Osakis native Leif Enger's latest novel, "Virgil Wander," came out in paperback Aug. 20.
The novel, his third, is set in a rusting Lake Superior town and opens when its title character drives off the road into the icy lake. He emerges with some memory loss, to find the world has become slightly unfamiliar.
"Virgil Wander" has racked up praise from major reviewers nationwide, including the New York Times Book Review, the Seattle Times and the Minneapolis Star Tribune. A Cherry Street Books clerk said the Alexandria store has the paperback version on hand.
Enger will be the featured speaker when the Alexandria Technical and Community College's "Senior College" kicks off its fall season with a free lecture on Thursday, Sept. 5 at the ATCC Technology and Information Center. The lecture begins at 3:15 p.m. in room 743 and is free and open to the public.
Raised in Osakis, Enger worked as a reporter and producer for Minnesota Public Radio for nearly 20 years. His lecture, Mining the Local Mythology, reveals his writing that makes the most of his Midwestern heritage and the great stories that surround us — in the epics of grandparents, the dreams of oddball neighbors and the gardens of secret insomniacs.

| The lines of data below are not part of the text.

File: src/rtl/hartslag_pkg.sv
// Shared types and helpers for the heartbeat stimulus transmitter.
package hartslag_pkg;

  // Default width of the rate and beat-count buses.
  localparam int RATE_W_DEFAULT = 8;

  // Transmitter operating states.
  typedef enum logic [1:0] {
    IDLE  = 2'd0,
    RUN   = 2'd1,
    DRAIN = 2'd2
  } state_t;

  // Highest beat count per window that still leaves at least pulse_w low
  // cycles between consecutive pulses.
  function automatic int max_rate(input int window_cycles, input int pulse_w);
    return window_cycles / (2 * pulse_w);
  endfunction

endpackage

File: src/rtl/hartslag_oneshot.sv
// Fixed-width pulse generator: a start strobe yields PULSE_W high cycles,
// beginning one cycle after the strobe. Strobes while busy are ignored.
module hartslag_oneshot #(
  parameter int PULSE_W = 4
) (
  input  logic clk,
  input  logic reset,
  input  logic start,
  output logic pulse_out,
  output logic busy
);

  localparam int CW = (PULSE_W < 1) ? 1 : $clog2(PULSE_W + 1);

  logic [CW-1:0] remaining;

  // Remaining high cycles: load on an accepted start, count down to zero.
  always_ff @(posedge clk) begin
    // NOTE: sequential state is written with non-blocking assignments so every
    // register samples the pre-edge values, independent of statement order.
    if (reset) begin
      remaining <= '0;
    end else if (start && (remaining == '0)) begin
      remaining <= CW'(PULSE_W);
    end else if (remaining != '0) begin
      remaining <= remaining - CW'(1);
    end
  end

  assign pulse_out = (remaining != '0);
  assign busy      = pulse_out;

endmodule

File: src/rtl/hartslag_gen.sv
// Heartbeat stimulus transmitter: N evenly spaced pulses per measurement
// window plus a one-cycle window tick on the last cycle of each window.
module hartslag_gen
  import hartslag_pkg::*;
#(
  parameter int WINDOW_CYCLES = 1000,
  parameter int PULSE_W       = 4,
  parameter int RATE_W        = RATE_W_DEFAULT
) (
  input  logic              clk,
  input  logic              reset,
  input  logic              enable,
  input  logic [RATE_W-1:0] rate_in,
  input  logic              rate_load,
  output logic              pulse_out,
  output logic              window_tick,
  output logic [RATE_W-1:0] beats_sent,
  output logic              rate_clamped,
  output logic              active
);

  localparam int MAX_RATE = max_rate(WINDOW_CYCLES, PULSE_W);
  localparam int CNT_W    = $clog2(WINDOW_CYCLES + 1);
  localparam int SUM_W    = CNT_W + 1;

  localparam logic [RATE_W-1:0] MAX_RATE_V = RATE_W'(MAX_RATE);
  localparam logic [CNT_W-1:0]  LAST_IDX   = CNT_W'(WINDOW_CYCLES - 1);
  localparam logic [SUM_W-1:0]  WIN_SUM    = SUM_W'(WINDOW_CYCLES);

  state_t             state;
  state_t             state_next;
  logic [RATE_W-1:0]  shadow_rate;
  logic [RATE_W-1:0]  active_rate;
  logic [RATE_W-1:0]  eff_rate;
  logic [CNT_W-1:0]   acc;
  logic [CNT_W-1:0]   acc_next;
  logic [CNT_W-1:0]   win_cnt;
  logic [SUM_W-1:0]   sum;
  logic [RATE_W-1:0]  win_beats;
  logic               pulse_start;
  logic               last_cycle;
  logic               pulse_busy;

  // Rate accumulator and window decode; starts only happen in RUN.
  always_comb begin
    // NOTE: every always_comb output gets a default first so no path leaves
    // it unassigned, which would otherwise infer a latch.
    eff_rate    = shadow_rate;
    sum         = {1'b0, acc} + SUM_W'(active_rate);
    acc_next    = acc;
    pulse_start = 1'b0;
    last_cycle  = 1'b0;
    if (shadow_rate > MAX_RATE_V) begin
      eff_rate = MAX_RATE_V;
    end
    if (state == RUN) begin
      last_cycle = (win_cnt == LAST_IDX);
      if (sum >= WIN_SUM) begin
        pulse_start = 1'b1;
        acc_next    = CNT_W'(sum - WIN_SUM);
      end else begin
        acc_next    = CNT_W'(sum);
      end
    end
  end

  // Next-state logic: DRAIN lets an in-flight pulse finish before IDLE.
  always_comb begin
    state_next = state;
    case (state)
      IDLE:    if (enable)      state_next = RUN;
      RUN:     if (!enable)     state_next = DRAIN;
      DRAIN:   if (!pulse_busy) state_next = IDLE;
      default:                  state_next = IDLE;
    endcase
  end

  // State register.
  always_ff @(posedge clk) begin
    if (reset) begin
      state <= IDLE;
    end else begin
      state <= state_next;
    end
  end

  // Shadow rate capture, per-window counting and window-boundary updates.
  always_ff @(posedge clk) begin
    if (reset) begin
      shadow_rate  <= '0;
      rate_clamped <= 1'b0;
      active_rate  <= '0;
      acc          <= '0;
      win_cnt      <= '0;
      win_beats    <= '0;
      beats_sent   <= '0;
    end else begin
      if (rate_load) begin
        shadow_rate  <= rate_in;
        rate_clamped <= (rate_in > MAX_RATE_V);
      end
      case (state)
        IDLE: begin
          acc         <= '0;
          win_cnt     <= '0;
          win_beats   <= '0;
          active_rate <= eff_rate;
        end
        RUN: begin
          if (last_cycle) begin
            // A start on this same last cycle still belongs to this window.
            beats_sent  <= win_beats + RATE_W'(pulse_start);
            acc         <= '0;
            win_cnt     <= '0;
            win_beats   <= '0;
            active_rate <= eff_rate;
          end else begin
            acc       <= acc_next;
            win_cnt   <= win_cnt + CNT_W'(1);
            win_beats <= win_beats + RATE_W'(pulse_start);
          end
        end
        default: begin
          // DRAIN holds the window state until IDLE clears it.
        end
      endcase
    end
  end

  hartslag_oneshot #(
    .PULSE_W (PULSE_W)
  ) u_oneshot (
    .clk       (clk),
    .reset     (reset),
    .start     (pulse_start),
    .pulse_out (pulse_out),
    .busy      (pulse_busy)
  );

  assign window_tick = last_cycle;
  assign active      = (state != IDLE);

endmodule
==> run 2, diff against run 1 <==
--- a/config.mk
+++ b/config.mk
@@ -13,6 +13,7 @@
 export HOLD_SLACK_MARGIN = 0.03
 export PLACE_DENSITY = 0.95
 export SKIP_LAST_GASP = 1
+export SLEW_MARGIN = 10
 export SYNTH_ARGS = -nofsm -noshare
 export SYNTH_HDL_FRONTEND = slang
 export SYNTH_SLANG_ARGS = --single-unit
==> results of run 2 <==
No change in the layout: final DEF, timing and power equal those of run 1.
### src/rtl/masked_and_mul3.sv
// masked_and_mul3: 4-share (order-3) Boolean-masked AND gadget.
// Computes a fresh sharing z with XOR(z) = XOR(x) & XOR(y), two-stage pipeline,
// one operation per clock, no handshake.
//
// Ports:
//   clk    rising-edge clock
//   rst_n  synchronous active-low reset; clears both pipeline stages
//   x[3:0] shares of operand x (x[i] is share i)
//   y[3:0] shares of operand y (y[i] is share i)
//   r[2:0] fresh uniform random bits, new value every cycle
//   z[3:0] registered shares of the product
module masked_and_mul3 (
  input  logic       clk,
  input  logic       rst_n,
  input  logic [3:0] x,
  input  logic [3:0] y,
  input  logic [2:0] r,
  output logic [3:0] z
);

  localparam int unsigned NSHARE = 4;
  localparam int unsigned NTERM  = 4;

  // Refresh masks; the four of them XOR to zero so the product is unchanged.
  logic [NSHARE-1:0] mask;

  // Cross products p[i][j] = x[i] & y[j].
  logic [NSHARE-1:0] p [NSHARE];

  // Stage-A term registers, one 4-bit group per output share.
  logic [NTERM-1:0] term_s0;
  logic [NTERM-1:0] term_s1;
  logic [NTERM-1:0] term_s2;
  logic [NTERM-1:0] term_s3;

  // Masks derived from the three fresh random bits.
  always_comb begin
    mask    = '0;
    mask[0] = r[0];
    mask[1] = r[1];
    mask[2] = r[2];
    mask[3] = r[0] ^ r[1] ^ r[2];
  end

  // All sixteen partial products.
  always_comb begin
    for (int i = 0; i < int'(NSHARE); i++) begin
      p[i] = '0;
      for (int j = 0; j < int'(NSHARE); j++) begin
        p[i][j] = x[i] & y[j];
      end
    end
  end

  // Stage A: register each term individually; only the diagonal term is
  // masked, so no two products meet in combinational logic.
  always_ff @(posedge clk) begin
    if (!rst_n) begin
      term_s0 <= '0;
      term_s1 <= '0;
      term_s2 <= '0;
      term_s3 <= '0;
    end else begin
      term_s0 <= {p[0][2], p[1][0], p[0][1], p[0][0] ^ mask[0]};
      term_s1 <= {p[1][3], p[2][1], p[1][2], p[1][1] ^ mask[1]};
      term_s2 <= {p[2][0], p[3][2], p[2][3], p[2][2] ^ mask[2]};
      term_s3 <= {p[3][1], p[0][3], p[3][0], p[3][3] ^ mask[3]};
    end
  end

  // Stage B: compress each share from its own registered terms only.
  always_ff @(posedge clk) begin
    if (!rst_n) begin
      z <= '0;
    end else begin
      z <= {^term_s3, ^term_s2, ^term_s1, ^term_s0};
    end
  end

endmodule
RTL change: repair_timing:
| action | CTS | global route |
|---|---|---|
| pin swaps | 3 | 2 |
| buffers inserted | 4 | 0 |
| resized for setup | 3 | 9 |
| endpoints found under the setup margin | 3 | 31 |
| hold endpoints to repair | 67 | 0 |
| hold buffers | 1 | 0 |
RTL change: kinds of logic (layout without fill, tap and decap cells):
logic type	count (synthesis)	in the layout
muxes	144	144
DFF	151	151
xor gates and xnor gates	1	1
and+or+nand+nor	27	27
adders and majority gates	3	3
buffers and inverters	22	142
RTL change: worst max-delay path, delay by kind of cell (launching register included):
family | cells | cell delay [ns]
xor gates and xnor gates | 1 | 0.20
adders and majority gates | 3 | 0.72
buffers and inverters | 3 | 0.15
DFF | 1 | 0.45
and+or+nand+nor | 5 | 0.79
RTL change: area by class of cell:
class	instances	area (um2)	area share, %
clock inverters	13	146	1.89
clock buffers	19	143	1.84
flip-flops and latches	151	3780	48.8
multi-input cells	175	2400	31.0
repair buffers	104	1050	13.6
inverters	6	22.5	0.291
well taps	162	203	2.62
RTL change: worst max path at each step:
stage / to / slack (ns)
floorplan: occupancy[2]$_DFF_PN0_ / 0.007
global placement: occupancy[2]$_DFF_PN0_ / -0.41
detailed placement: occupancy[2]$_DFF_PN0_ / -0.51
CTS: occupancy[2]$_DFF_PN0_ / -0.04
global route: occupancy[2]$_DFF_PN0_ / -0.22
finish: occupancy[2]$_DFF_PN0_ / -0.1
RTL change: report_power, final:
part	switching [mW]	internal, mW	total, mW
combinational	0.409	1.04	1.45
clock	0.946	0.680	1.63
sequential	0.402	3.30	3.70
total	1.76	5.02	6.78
$ cat src/rtl/xrv1_iqueue.sv
// In-flight instruction queue: circular buffer of issued tags with per-source producer conflict masks.
// Optional flush port enabled by defining XRV1_IQUEUE_FLUSH_EN.
module xrv1_iqueue #(
  parameter int ITAG_WIDTH_P = 3,
  parameter int rf_addr_width_p = 5,
  localparam int iqueue_size_lp = 1 << ITAG_WIDTH_P,
  localparam int num_rs_lp = 2
) (
  input  logic                                             clk_i,
  input  logic                                             rst_i,
`ifdef XRV1_IQUEUE_FLUSH_EN
  input  logic                                             flush_i,
`endif
  input  logic                                             issue_vld_i,
  output logic                                             issue_rdy_o,
  input  logic                                             issue_rd_vld_i,
  input  logic [rf_addr_width_p-1:0]                       issue_rd_addr_i,
  input  logic [num_rs_lp-1:0][rf_addr_width_p-1:0]        issue_rs_addr_i,
  output logic [ITAG_WIDTH_P-1:0]                          issue_itag_o,
  output logic [ITAG_WIDTH_P-1:0]                          retire_itag_o,
  input  logic [ITAG_WIDTH_P-1:0]                          retire_cnt_i,
  output logic [iqueue_size_lp-1:0]                        iqueue_vld_o,
  output logic [iqueue_size_lp-1:0]                        iqueue_rd_vld_o,
  output logic [iqueue_size_lp-1:0][rf_addr_width_p-1:0]   iqueue_rd_addr_o,
  output logic [num_rs_lp-1:0][iqueue_size_lp-1:0]         rs_conflict_o,
  output logic [ITAG_WIDTH_P:0]                            count_o
);

  localparam logic [ITAG_WIDTH_P:0] size_c = (ITAG_WIDTH_P+1)'(iqueue_size_lp);

  logic [ITAG_WIDTH_P-1:0]                        head_r, tail_r, head_n_s, tail_n_s;
  logic [ITAG_WIDTH_P:0]                          count_r, count_n_s, retire_clamp_s;
  logic [iqueue_size_lp-1:0]                      vld_r, vld_n_s, rd_vld_r, rd_vld_n_s;
  logic [iqueue_size_lp-1:0]                      retire_mask_s, issue_sel_s;
  logic [iqueue_size_lp-1:0][rf_addr_width_p-1:0] rd_addr_r, rd_addr_n_s;
  logic                                           issue_acc_s;

  // Readiness depends on registered occupancy only; a flush also blocks issue.
`ifdef XRV1_IQUEUE_FLUSH_EN
  assign issue_rdy_o = (count_r < size_c) & ~flush_i;
`else
  assign issue_rdy_o = (count_r < size_c);
`endif

  assign issue_acc_s    = issue_vld_i & issue_rdy_o;
  assign retire_clamp_s = ({1'b0, retire_cnt_i} > count_r) ? count_r : {1'b0, retire_cnt_i};

  // Next-state: entries within N of head are retired, tail slot takes the accepted issue.
  always_comb begin
    logic [ITAG_WIDTH_P-1:0] offset_v;
    offset_v      = '0;
    retire_mask_s = '0;
    issue_sel_s   = '0;
    rd_vld_n_s    = rd_vld_r;
    rd_addr_n_s   = rd_addr_r;
    for (int k = 0; k < iqueue_size_lp; k++) begin
      offset_v         = ITAG_WIDTH_P'(k) - head_r;
      retire_mask_s[k] = ({1'b0, offset_v} < retire_clamp_s);
      issue_sel_s[k]   = issue_acc_s & (tail_r == ITAG_WIDTH_P'(k));
      rd_vld_n_s[k]    = issue_sel_s[k] ? issue_rd_vld_i  : rd_vld_r[k];
      rd_addr_n_s[k]   = issue_sel_s[k] ? issue_rd_addr_i : rd_addr_r[k];
    end
    head_n_s = head_r + retire_clamp_s[ITAG_WIDTH_P-1:0];
`ifdef XRV1_IQUEUE_FLUSH_EN
    if (flush_i) begin
      vld_n_s   = '0;
      tail_n_s  = head_n_s;
      count_n_s = '0;
    end else begin
      vld_n_s   = (vld_r & ~retire_mask_s) | issue_sel_s;
      tail_n_s  = tail_r + {{(ITAG_WIDTH_P-1){1'b0}}, issue_acc_s};
      count_n_s = count_r + {{ITAG_WIDTH_P{1'b0}}, issue_acc_s} - retire_clamp_s;
    end
`else
    vld_n_s   = (vld_r & ~retire_mask_s) | issue_sel_s;
    tail_n_s  = tail_r + {{(ITAG_WIDTH_P-1){1'b0}}, issue_acc_s};
    count_n_s = count_r + {{ITAG_WIDTH_P{1'b0}}, issue_acc_s} - retire_clamp_s;
`endif
  end

  // Queue state registers.
  always_ff @(posedge clk_i or posedge rst_i) begin
    if (rst_i) begin
      head_r    <= '0;
      tail_r    <= '0;
      count_r   <= '0;
      vld_r     <= '0;
      rd_vld_r  <= '0;
      rd_addr_r <= '0;
    end else begin
      head_r    <= head_n_s;
      tail_r    <= tail_n_s;
      count_r   <= count_n_s;
      vld_r     <= vld_n_s;
      rd_vld_r  <= rd_vld_n_s;
      rd_addr_r <= rd_addr_n_s;
    end
  end

  // Producer match against registered entries; x0 never conflicts.
  always_comb begin
    rs_conflict_o = '0;
    for (int j = 0; j < num_rs_lp; j++) begin
      for (int k = 0; k < iqueue_size_lp; k++) begin
        rs_conflict_o[j][k] = vld_r[k] & rd_vld_r[k] &
                              (rd_addr_r[k] == issue_rs_addr_i[j]) &
                              (issue_rs_addr_i[j] != {rf_addr_width_p{1'b0}});
      end
    end
  end

  assign issue_itag_o     = tail_r;
  assign retire_itag_o    = head_r;
  assign count_o          = count_r;
  assign iqueue_vld_o     = vld_r;
  assign iqueue_rd_vld_o  = rd_vld_r;
  assign iqueue_rd_addr_o = rd_addr_r;

endmodule
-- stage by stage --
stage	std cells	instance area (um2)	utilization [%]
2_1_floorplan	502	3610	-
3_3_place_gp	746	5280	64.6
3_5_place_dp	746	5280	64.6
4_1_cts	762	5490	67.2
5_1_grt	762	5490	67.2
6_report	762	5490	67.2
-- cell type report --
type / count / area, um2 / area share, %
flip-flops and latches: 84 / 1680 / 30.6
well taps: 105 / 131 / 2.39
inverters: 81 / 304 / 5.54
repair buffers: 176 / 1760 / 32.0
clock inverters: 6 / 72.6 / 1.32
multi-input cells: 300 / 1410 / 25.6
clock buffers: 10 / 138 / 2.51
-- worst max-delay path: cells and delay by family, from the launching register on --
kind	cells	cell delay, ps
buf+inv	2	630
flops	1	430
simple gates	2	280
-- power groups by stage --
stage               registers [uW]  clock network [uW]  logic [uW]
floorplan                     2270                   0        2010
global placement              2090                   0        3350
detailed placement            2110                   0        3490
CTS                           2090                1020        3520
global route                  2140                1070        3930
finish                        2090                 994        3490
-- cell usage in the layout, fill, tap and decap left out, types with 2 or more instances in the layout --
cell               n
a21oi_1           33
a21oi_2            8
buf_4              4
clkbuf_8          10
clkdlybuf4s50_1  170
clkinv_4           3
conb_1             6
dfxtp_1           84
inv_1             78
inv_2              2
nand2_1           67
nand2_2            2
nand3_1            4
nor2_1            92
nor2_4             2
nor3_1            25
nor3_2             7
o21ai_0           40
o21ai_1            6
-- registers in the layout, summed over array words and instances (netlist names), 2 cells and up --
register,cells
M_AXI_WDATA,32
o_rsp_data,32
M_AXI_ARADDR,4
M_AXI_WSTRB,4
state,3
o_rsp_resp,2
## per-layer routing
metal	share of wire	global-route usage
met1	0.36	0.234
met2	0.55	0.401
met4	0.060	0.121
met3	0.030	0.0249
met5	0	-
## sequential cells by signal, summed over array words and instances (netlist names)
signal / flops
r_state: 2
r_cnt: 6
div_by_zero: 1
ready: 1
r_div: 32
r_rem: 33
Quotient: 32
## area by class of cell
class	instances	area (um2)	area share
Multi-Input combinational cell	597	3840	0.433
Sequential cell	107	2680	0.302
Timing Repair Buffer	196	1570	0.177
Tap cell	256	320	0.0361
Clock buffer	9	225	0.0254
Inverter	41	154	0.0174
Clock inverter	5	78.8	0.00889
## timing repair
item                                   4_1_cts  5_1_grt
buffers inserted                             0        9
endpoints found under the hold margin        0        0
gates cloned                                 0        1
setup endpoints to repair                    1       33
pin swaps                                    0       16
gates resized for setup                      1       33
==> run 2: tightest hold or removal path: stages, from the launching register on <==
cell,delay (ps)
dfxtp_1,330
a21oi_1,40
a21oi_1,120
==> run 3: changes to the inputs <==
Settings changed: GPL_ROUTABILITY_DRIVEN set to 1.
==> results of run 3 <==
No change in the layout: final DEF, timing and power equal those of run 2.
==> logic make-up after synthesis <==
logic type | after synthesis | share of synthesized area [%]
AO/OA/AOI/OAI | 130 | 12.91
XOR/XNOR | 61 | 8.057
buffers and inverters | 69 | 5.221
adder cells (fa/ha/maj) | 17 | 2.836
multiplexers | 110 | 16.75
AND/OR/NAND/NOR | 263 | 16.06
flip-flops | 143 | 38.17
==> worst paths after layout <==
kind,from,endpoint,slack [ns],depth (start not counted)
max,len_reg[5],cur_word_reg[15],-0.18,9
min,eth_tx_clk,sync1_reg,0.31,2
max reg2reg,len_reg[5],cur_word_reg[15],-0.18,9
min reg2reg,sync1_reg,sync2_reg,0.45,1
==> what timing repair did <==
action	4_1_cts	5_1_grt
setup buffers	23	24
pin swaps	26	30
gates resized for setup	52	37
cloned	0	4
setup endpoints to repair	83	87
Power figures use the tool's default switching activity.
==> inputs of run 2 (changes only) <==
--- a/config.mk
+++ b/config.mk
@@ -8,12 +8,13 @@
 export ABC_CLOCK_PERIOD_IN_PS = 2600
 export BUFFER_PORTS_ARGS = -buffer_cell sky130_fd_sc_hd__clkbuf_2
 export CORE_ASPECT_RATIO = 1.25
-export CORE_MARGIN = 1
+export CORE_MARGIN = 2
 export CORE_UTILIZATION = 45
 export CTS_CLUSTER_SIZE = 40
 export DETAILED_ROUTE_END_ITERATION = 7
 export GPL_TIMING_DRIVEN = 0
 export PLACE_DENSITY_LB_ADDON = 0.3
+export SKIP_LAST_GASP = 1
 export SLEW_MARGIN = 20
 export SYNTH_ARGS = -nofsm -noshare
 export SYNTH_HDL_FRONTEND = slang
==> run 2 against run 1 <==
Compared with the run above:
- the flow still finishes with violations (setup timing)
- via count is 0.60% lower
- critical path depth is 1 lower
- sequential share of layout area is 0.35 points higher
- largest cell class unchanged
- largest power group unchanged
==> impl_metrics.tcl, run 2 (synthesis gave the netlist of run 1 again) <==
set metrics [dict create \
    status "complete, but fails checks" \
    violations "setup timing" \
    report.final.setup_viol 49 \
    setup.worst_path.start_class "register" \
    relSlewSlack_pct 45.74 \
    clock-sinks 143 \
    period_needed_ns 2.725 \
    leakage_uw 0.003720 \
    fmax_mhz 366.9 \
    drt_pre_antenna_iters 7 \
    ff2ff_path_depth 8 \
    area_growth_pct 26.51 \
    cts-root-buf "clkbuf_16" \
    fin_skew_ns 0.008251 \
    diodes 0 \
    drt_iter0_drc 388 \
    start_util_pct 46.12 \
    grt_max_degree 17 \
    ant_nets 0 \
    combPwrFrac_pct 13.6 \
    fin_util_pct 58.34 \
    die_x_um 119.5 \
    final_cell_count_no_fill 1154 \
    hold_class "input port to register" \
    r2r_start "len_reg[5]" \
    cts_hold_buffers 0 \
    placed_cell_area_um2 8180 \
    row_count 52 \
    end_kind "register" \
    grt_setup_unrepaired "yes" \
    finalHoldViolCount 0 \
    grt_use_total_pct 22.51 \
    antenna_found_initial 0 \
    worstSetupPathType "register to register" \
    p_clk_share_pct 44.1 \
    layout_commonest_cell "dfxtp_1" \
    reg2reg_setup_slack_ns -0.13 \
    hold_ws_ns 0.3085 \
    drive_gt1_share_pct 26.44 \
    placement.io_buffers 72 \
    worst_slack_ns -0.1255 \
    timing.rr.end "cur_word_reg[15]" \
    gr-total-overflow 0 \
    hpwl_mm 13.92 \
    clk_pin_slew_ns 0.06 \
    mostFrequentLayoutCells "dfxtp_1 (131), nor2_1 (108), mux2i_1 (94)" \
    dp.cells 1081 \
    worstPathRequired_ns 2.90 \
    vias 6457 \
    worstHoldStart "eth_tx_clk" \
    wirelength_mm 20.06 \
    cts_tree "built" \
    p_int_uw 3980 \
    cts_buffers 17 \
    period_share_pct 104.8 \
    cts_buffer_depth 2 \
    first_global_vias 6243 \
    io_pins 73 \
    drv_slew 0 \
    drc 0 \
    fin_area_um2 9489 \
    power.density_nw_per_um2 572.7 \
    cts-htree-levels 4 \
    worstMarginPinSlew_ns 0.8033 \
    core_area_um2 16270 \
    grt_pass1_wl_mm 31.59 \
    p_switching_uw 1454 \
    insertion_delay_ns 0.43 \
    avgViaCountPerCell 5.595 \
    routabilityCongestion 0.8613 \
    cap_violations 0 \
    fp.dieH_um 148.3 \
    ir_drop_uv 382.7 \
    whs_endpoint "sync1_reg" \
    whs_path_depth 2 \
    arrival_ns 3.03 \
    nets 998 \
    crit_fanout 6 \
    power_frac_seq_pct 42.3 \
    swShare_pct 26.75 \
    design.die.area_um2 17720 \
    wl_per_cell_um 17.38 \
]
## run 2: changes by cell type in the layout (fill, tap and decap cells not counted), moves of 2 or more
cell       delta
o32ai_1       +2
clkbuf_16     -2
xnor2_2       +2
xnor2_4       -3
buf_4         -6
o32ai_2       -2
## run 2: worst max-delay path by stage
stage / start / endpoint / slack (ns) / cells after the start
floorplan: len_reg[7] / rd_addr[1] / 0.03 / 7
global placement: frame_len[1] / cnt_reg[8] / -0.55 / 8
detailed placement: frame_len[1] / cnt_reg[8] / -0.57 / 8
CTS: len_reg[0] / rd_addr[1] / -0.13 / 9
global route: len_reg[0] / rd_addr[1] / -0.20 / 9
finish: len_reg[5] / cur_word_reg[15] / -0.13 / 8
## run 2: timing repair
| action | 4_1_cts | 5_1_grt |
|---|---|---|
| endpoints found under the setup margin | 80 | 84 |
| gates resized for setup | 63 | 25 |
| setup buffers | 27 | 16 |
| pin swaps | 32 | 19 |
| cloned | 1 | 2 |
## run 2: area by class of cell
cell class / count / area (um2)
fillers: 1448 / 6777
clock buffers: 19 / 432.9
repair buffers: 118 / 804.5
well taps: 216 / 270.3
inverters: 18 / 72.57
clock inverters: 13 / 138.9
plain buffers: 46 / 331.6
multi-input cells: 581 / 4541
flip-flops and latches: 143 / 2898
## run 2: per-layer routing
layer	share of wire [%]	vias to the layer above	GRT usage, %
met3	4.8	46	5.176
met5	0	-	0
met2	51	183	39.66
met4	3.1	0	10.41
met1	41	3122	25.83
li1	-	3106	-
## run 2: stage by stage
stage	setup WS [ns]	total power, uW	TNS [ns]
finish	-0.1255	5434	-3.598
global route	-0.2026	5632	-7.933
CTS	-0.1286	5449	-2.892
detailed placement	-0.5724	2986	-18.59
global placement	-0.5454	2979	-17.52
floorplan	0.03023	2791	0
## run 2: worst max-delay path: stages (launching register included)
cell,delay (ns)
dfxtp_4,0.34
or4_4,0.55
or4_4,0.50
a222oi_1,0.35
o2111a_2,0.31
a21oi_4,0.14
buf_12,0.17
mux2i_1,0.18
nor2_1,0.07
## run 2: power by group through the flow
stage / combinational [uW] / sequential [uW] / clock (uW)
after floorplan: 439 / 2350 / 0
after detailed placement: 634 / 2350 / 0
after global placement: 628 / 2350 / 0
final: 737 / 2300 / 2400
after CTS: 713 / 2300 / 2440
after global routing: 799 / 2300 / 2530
$ cat src/rtl/led_bank_pkg.sv
// Shared types and register map for the LED driver bank.
package led_bank_pkg;

    typedef enum logic [2:0] {
        MODE_OFF   = 3'd0,
        MODE_ON    = 3'd1,
        MODE_BLINK = 3'd2,
        MODE_PWM   = 3'd3,
        MODE_PULSE = 3'd4
    } led_mode_t;

    localparam logic [1:0] REG_MODE   = 2'd0;
    localparam logic [1:0] REG_PERIOD = 2'd1;
    localparam logic [1:0] REG_DUTY   = 2'd2;

    function automatic int ch_width(input int n);
        return (n > 1) ? $clog2(n) : 1;
    endfunction

endpackage

$ cat src/rtl/led_blinker_bank_if.sv
// Single-cycle configuration write port of the LED driver bank.
interface led_blinker_bank_if
    import led_bank_pkg::*;
#(
    parameter int NCH   = 4,
    parameter int CNT_W = 16
);
    localparam int CH_W = ch_width(NCH);

    logic             cfg_we;
    logic [CH_W-1:0]  cfg_ch;
    logic [1:0]       cfg_reg;
    logic [CNT_W-1:0] cfg_data;

    modport master (output cfg_we, cfg_ch, cfg_reg, cfg_data);
    modport slave  (input  cfg_we, cfg_ch, cfg_reg, cfg_data);

endinterface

For more information about the Senior College's fall lecture series, contact the Customized Training Center at 320-762-4510 or toll-free at 888-234-1313, or visit alextech.edu/SeniorCollege.
It's been about a decade since Enger wrote his last novel, "So Brave, Young, and Handsome," and 17 years since his first novel, "Peace Like a River."
He ended up spending five years writing a 400-page manuscript that he threw away. It was set in Greenstone, the town he writes about in Virgil Wander, but it was told third person and never seemed to hang together, he said in an Osakis Review interview last winter. He showed parts of the manuscript to his wife, Robin, before trashing it.
"I just thought, Oh no, I've written a book that I don't like,'" he said. "There was this sinking feeling."
Also during those 10 years without a novel, he and Robin cared for their elderly parents, who have since died. Plus, he struggled with an illness that lasted several years and says he was too sick to work
"I didn't read. I didn't write. My eyes didn't work correctly. It was all I could do to watch TV."
Finally he was diagnosed with meningitis, which proved treatable.
When he got back to writing, it was to channel the voice of a middle-aged owner of a small-town movie theater named the Empress Theatre. He took the name from the old Osakis theater where in the 1960s he watched Disney's Dean Jones star in comedies as a kid. By then, it had aged and didn't hold many people, but Enger confesses he and half of his friends had a desire to own a theater.
"That's always been a dream of mine, to have a theater in a small town," he said.
Writing first-person from theater owner Virgil Wander's perspective helped the book come together, he said.
"It completely worked," he said. "All the cylinders seemed to fire when I was writing in the voice of Virgil Wander. It was more fun and it was a sustainable project at that point. At that point I wasn't afraid anymore because I knew it was going to work."